**Work to complete**.
All of the records below need to be copied exactly.

---

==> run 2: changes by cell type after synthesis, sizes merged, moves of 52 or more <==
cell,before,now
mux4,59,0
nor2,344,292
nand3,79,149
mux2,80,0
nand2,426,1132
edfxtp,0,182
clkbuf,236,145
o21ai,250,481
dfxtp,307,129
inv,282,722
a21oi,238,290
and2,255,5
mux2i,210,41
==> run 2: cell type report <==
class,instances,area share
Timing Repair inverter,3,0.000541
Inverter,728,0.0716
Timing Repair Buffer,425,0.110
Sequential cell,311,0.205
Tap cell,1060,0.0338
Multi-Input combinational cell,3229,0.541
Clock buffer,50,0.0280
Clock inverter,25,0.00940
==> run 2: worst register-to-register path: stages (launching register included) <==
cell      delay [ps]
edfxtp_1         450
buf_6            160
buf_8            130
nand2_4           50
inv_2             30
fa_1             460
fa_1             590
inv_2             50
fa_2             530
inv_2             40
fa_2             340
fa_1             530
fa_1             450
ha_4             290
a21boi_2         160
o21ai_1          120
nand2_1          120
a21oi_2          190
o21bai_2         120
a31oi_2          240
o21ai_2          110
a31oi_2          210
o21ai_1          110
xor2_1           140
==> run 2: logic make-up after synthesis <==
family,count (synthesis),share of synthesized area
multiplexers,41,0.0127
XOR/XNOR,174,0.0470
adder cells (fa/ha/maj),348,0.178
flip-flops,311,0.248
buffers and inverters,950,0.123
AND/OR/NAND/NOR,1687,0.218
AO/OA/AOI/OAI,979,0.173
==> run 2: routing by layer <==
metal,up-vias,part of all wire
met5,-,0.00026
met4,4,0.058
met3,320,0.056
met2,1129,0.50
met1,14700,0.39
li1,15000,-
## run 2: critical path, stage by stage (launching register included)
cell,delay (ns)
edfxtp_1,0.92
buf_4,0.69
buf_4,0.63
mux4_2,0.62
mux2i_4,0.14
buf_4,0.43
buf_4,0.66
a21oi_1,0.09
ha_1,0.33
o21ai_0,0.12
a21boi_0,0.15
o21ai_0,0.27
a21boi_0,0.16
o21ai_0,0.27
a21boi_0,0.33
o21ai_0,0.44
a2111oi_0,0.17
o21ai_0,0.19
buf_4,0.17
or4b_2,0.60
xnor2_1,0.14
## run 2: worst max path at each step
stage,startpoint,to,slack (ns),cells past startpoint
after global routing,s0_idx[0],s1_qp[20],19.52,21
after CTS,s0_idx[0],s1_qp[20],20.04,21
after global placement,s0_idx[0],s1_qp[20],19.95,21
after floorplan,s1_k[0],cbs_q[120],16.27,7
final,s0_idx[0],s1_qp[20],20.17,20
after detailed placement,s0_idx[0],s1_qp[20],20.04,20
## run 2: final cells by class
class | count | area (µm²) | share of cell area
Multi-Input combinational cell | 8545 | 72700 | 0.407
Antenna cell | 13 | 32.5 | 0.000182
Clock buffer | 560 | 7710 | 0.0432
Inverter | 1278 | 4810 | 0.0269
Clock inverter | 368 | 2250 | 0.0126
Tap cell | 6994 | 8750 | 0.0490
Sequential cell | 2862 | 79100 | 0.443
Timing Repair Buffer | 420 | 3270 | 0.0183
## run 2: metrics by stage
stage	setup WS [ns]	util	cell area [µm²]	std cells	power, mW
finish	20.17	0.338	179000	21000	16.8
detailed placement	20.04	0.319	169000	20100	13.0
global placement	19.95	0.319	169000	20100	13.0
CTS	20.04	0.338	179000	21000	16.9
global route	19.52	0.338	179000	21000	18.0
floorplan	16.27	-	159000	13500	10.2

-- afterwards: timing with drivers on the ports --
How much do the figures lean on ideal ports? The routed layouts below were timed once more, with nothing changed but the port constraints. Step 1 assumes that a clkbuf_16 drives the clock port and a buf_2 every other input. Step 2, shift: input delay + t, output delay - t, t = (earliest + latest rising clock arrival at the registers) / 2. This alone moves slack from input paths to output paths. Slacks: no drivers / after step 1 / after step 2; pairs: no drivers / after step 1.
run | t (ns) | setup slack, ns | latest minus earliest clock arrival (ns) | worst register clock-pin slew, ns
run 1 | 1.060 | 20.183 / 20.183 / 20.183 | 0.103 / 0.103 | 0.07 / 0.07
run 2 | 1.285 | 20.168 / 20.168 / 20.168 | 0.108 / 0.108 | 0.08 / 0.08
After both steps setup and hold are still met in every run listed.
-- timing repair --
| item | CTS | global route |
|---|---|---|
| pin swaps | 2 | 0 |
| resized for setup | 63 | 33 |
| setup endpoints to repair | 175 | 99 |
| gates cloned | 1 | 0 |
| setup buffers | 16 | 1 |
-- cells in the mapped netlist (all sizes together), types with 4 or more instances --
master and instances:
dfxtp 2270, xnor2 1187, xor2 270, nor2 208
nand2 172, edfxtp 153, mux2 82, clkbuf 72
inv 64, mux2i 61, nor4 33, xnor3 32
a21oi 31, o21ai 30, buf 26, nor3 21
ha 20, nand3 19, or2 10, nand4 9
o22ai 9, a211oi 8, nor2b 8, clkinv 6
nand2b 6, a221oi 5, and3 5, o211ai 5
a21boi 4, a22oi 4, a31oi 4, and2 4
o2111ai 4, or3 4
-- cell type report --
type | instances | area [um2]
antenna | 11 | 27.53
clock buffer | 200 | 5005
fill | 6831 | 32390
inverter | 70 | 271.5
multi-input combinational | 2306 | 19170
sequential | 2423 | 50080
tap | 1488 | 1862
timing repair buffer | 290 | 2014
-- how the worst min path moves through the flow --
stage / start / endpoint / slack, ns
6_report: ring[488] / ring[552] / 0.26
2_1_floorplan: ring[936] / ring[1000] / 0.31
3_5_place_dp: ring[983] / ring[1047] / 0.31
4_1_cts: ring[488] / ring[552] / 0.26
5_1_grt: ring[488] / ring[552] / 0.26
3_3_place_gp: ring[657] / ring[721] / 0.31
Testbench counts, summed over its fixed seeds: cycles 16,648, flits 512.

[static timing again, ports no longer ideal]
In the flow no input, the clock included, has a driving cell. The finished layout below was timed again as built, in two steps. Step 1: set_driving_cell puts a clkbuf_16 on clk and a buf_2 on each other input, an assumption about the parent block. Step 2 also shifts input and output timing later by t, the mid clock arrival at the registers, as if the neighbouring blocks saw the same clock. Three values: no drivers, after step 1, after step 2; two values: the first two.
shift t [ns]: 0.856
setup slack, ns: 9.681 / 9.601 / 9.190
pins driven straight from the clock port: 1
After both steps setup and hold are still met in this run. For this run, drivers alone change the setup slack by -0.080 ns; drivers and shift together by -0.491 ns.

---

**Solution to this exercise**.
==> run 2: changes by cell type after synthesis, sizes merged, moves of 52 or more <==
cell,before,now
mux4,59,0
nor2,344,292
nand3,79,149
mux2,80,0
nand2,426,1132
edfxtp,0,182
clkbuf,236,145
o21ai,250,481
dfxtp,307,129
inv,282,722
a21oi,238,290
and2,255,5
mux2i,210,41
==> run 2: cell type report <==
class,instances,area share
Timing Repair inverter,3,0.000541
Inverter,728,0.0716
Timing Repair Buffer,425,0.110
Sequential cell,311,0.205
Tap cell,1060,0.0338
Multi-Input combinational cell,3229,0.541
Clock buffer,50,0.0280
Clock inverter,25,0.00940
==> run 2: worst register-to-register path: stages (launching register included) <==
cell      delay [ps]
edfxtp_1         450
buf_6            160
buf_8            130
nand2_4           50
inv_2             30
fa_1             460
fa_1             590
inv_2             50
fa_2             530
inv_2             40
fa_2             340
fa_1             530
fa_1             450
ha_4             290
a21boi_2         160
o21ai_1          120
nand2_1          120
a21oi_2          190
o21bai_2         120
a31oi_2          240
o21ai_2          110
a31oi_2          210
o21ai_1          110
xor2_1           140
==> run 2: logic make-up after synthesis <==
family,count (synthesis),share of synthesized area
multiplexers,41,0.0127
XOR/XNOR,174,0.0470
adder cells (fa/ha/maj),348,0.178
flip-flops,311,0.248
buffers and inverters,950,0.123
AND/OR/NAND/NOR,1687,0.218
AO/OA/AOI/OAI,979,0.173
==> run 2: routing by layer <==
metal,up-vias,part of all wire
met5,-,0.00026
met4,4,0.058
met3,320,0.056
met2,1129,0.50
met1,14700,0.39
li1,15000,-
## run 2: critical path, stage by stage (launching register included)
cell,delay (ns)
edfxtp_1,0.92
buf_4,0.69
buf_4,0.63
mux4_2,0.62
mux2i_4,0.14
buf_4,0.43
buf_4,0.66
a21oi_1,0.09
ha_1,0.33
o21ai_0,0.12
a21boi_0,0.15
o21ai_0,0.27
a21boi_0,0.16
o21ai_0,0.27
a21boi_0,0.33
o21ai_0,0.44
a2111oi_0,0.17
o21ai_0,0.19
buf_4,0.17
or4b_2,0.60
xnor2_1,0.14
## run 2: worst max path at each step
stage,startpoint,to,slack (ns),cells past startpoint
after global routing,s0_idx[0],s1_qp[20],19.52,21
after CTS,s0_idx[0],s1_qp[20],20.04,21
after global placement,s0_idx[0],s1_qp[20],19.95,21
after floorplan,s1_k[0],cbs_q[120],16.27,7
final,s0_idx[0],s1_qp[20],20.17,20
after detailed placement,s0_idx[0],s1_qp[20],20.04,20
## run 2: final cells by class
class | count | area (µm²) | share of cell area
Multi-Input combinational cell | 8545 | 72700 | 0.407
Antenna cell | 13 | 32.5 | 0.000182
Clock buffer | 560 | 7710 | 0.0432
Inverter | 1278 | 4810 | 0.0269
Clock inverter | 368 | 2250 | 0.0126
Tap cell | 6994 | 8750 | 0.0490
Sequential cell | 2862 | 79100 | 0.443
Timing Repair Buffer | 420 | 3270 | 0.0183
## run 2: metrics by stage
stage	setup WS [ns]	util	cell area [µm²]	std cells	power, mW
finish	20.17	0.338	179000	21000	16.8
detailed placement	20.04	0.319	169000	20100	13.0
global placement	19.95	0.319	169000	20100	13.0
CTS	20.04	0.338	179000	21000	16.9
global route	19.52	0.338	179000	21000	18.0
floorplan	16.27	-	159000	13500	10.2

-- afterwards: timing with drivers on the ports --
How much do the figures lean on ideal ports? The routed layouts below were timed once more, with nothing changed but the port constraints. Step 1 assumes that a clkbuf_16 drives the clock port and a buf_2 every other input. Step 2, shift: input delay + t, output delay - t, t = (earliest + latest rising clock arrival at the registers) / 2. This alone moves slack from input paths to output paths. Slacks: no drivers / after step 1 / after step 2; pairs: no drivers / after step 1.
run | t (ns) | setup slack, ns | latest minus earliest clock arrival (ns) | worst register clock-pin slew, ns
run 1 | 1.060 | 20.183 / 20.183 / 20.183 | 0.103 / 0.103 | 0.07 / 0.07
run 2 | 1.285 | 20.168 / 20.168 / 20.168 | 0.108 / 0.108 | 0.08 / 0.08
After both steps setup and hold are still met in every run listed.
-- timing repair --
| item | CTS | global route |
|---|---|---|
| pin swaps | 2 | 0 |
| resized for setup | 63 | 33 |
| setup endpoints to repair | 175 | 99 |
| gates cloned | 1 | 0 |
| setup buffers | 16 | 1 |
-- cells in the mapped netlist (all sizes together), types with 4 or more instances --
master and instances:
dfxtp 2270, xnor2 1187, xor2 270, nor2 208
nand2 172, edfxtp 153, mux2 82, clkbuf 72
inv 64, mux2i 61, nor4 33, xnor3 32
a21oi 31, o21ai 30, buf 26, nor3 21
ha 20, nand3 19, or2 10, nand4 9
o22ai 9, a211oi 8, nor2b 8, clkinv 6
nand2b 6, a221oi 5, and3 5, o211ai 5
a21boi 4, a22oi 4, a31oi 4, and2 4
o2111ai 4, or3 4
-- cell type report --
type | instances | area [um2]
antenna | 11 | 27.53
clock buffer | 200 | 5005
fill | 6831 | 32390
inverter | 70 | 271.5
multi-input combinational | 2306 | 19170
sequential | 2423 | 50080
tap | 1488 | 1862
timing repair buffer | 290 | 2014
-- how the worst min path moves through the flow --
stage / start / endpoint / slack, ns
6_report: ring[488] / ring[552] / 0.26
2_1_floorplan: ring[936] / ring[1000] / 0.31
3_5_place_dp: ring[983] / ring[1047] / 0.31
4_1_cts: ring[488] / ring[552] / 0.26
5_1_grt: ring[488] / ring[552] / 0.26
3_3_place_gp: ring[657] / ring[721] / 0.31
Testbench counts, summed over its fixed seeds: cycles 16,648, flits 512.

[static timing again, ports no longer ideal]
In the flow no input, the clock included, has a driving cell. The finished layout below was timed again as built, in two steps. Step 1: set_driving_cell puts a clkbuf_16 on clk and a buf_2 on each other input, an assumption about the parent block. Step 2 also shifts input and output timing later by t, the mid clock arrival at the registers, as if the neighbouring blocks saw the same clock. Three values: no drivers, after step 1, after step 2; two values: the first two.
shift t [ns]: 0.856
setup slack, ns: 9.681 / 9.601 / 9.190
pins driven straight from the clock port: 1
After both steps setup and hold are still met in this run. For this run, drivers alone change the setup slack by -0.080 ns; drivers and shift together by -0.491 ns.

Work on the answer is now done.